Lenny si abbassa un poco per riuscire a raggiungermi e unire di nuovo le nostre labbra, per riprendere l'attività che abbiamo portato avanti da quasi un'ora a questa parte. Di tanto in tanto le sue mani sono scese a cercare la mia pelle sotto i vestiti, nel tentativo di approfondire quel rapporto che io ancora mi ostino a mantenere solo al livello della superficie.
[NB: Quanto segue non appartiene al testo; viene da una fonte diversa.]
<file path="src/rtl/sum_accumulator.sv">
// sum_accumulator: accumulates NUM_SAMPLES 5-bit operands {c_out,sum} with ready/valid handshakes; define ACC_SAT_EN to saturate instead of wrap on overflow.
module sum_accumulator #(
    parameter int NUM_SAMPLES = 4,
    parameter int ACC_W       = 8
) (
    input  logic             clk,
    input  logic             rst_n,
    input  logic             in_valid,
    output logic             in_ready,
    input  logic [3:0]       sum,
    input  logic             c_out,
    input  logic             clear,
    output logic             out_valid,
    input  logic             out_ready,
    output logic [ACC_W-1:0] acc_out,
    output logic             overflow,
    output logic [3:0]       count
);
    typedef enum logic [1:0] {IDLE, ACCUM, DONE} state_t;

    localparam logic [3:0] LAST = 4'(NUM_SAMPLES);

    state_t           state, state_nx;
    logic [ACC_W-1:0] acc_nx;
    logic             ovf_nx;
    logic [3:0]       cnt_nx;
    logic [ACC_W-1:0] operand;
    logic [ACC_W:0]   total;
    logic             accept;

    assign operand   = ACC_W'({c_out, sum});
    assign total     = {1'b0, acc_out} + {1'b0, operand};
    assign in_ready  = state != DONE;
    assign out_valid = state == DONE;
    assign accept    = in_valid && in_ready && !clear;

    // next-state and datapath: clear beats handshake, handshake beats nothing else in DONE, accepts load or add
    always_comb begin
        state_nx = state;
        acc_nx   = acc_out;
        ovf_nx   = overflow;
        cnt_nx   = count;
        if (clear || (state == DONE && out_ready)) begin
            state_nx = IDLE;
            acc_nx   = '0;
            ovf_nx   = 1'b0;
            cnt_nx   = '0;
        end else if (accept) begin
            cnt_nx = state == IDLE ? 4'd1 : count + 4'd1;
            if (state == IDLE) begin
                acc_nx = operand;
                ovf_nx = 1'b0;
            end else begin
                ovf_nx = overflow | total[ACC_W];
`ifdef ACC_SAT_EN
                acc_nx = total[ACC_W] ? '1 : total[ACC_W-1:0];
`else
                acc_nx = total[ACC_W-1:0];
`endif
            end
            state_nx = cnt_nx == LAST ? DONE : ACCUM;
        end
    end

    // state and result registers, cleared asynchronously by reset
    always_ff @(posedge clk or negedge rst_n) begin
        if (!rst_n) begin
            state    <= IDLE;
            acc_out  <= '0;
            overflow <= 1'b0;
            count    <= '0;
        end else begin
            state    <= state_nx;
            acc_out  <= acc_nx;
            overflow <= ovf_nx;
            count    <= cnt_nx;
        end
    end
endmodule
</file>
Lo fermo quando le sue carezze si spingono troppo in là.

« Lasciati andare... » mi incita all'orecchio quando la mia mano corre a trattenere la sua, improvvisamente intrufolata nei pantaloni.

Provo a resistere, ma non ci riesco e alla fine mi sollevo a sedere sul letto. « Scusami, Lenny. »

Il suo sospiro è energico, anche se paziente. « Per la miseria, è l'ultima sera in cui possiamo stare insieme. Non ti lasci mai toccare e... io ti ho aspettata perché credevo che avessi bisogno di tempo per ciò che è successo a tuo padre, ma ora non capisco che cosa ti passi per la testa. Ho fatto qualcosa di sbagliato? »

« Non è colpa tua », provo a rassicurarlo.

« E allora di chi è la colpa? » insiste. « Siamo in due in questa situazione, Sara, quindi il cerchio si restringe. »

Non è arrabbiato; Leonard sembra incapace di provare rabbia, eppure l'ennesimo rifiuto non lo lascia più indifferente. So bene che lui detenga ogni parte della ragione, che a vent'anni un ragazzo e una ragazza dovrebbero scalpitare per gettarsi tra le lenzuola e abbandonare i semplici baci per raggiungere qualcosa di più, ma non so come rendere a parole cosa mi frulli nella testa senza ferirlo.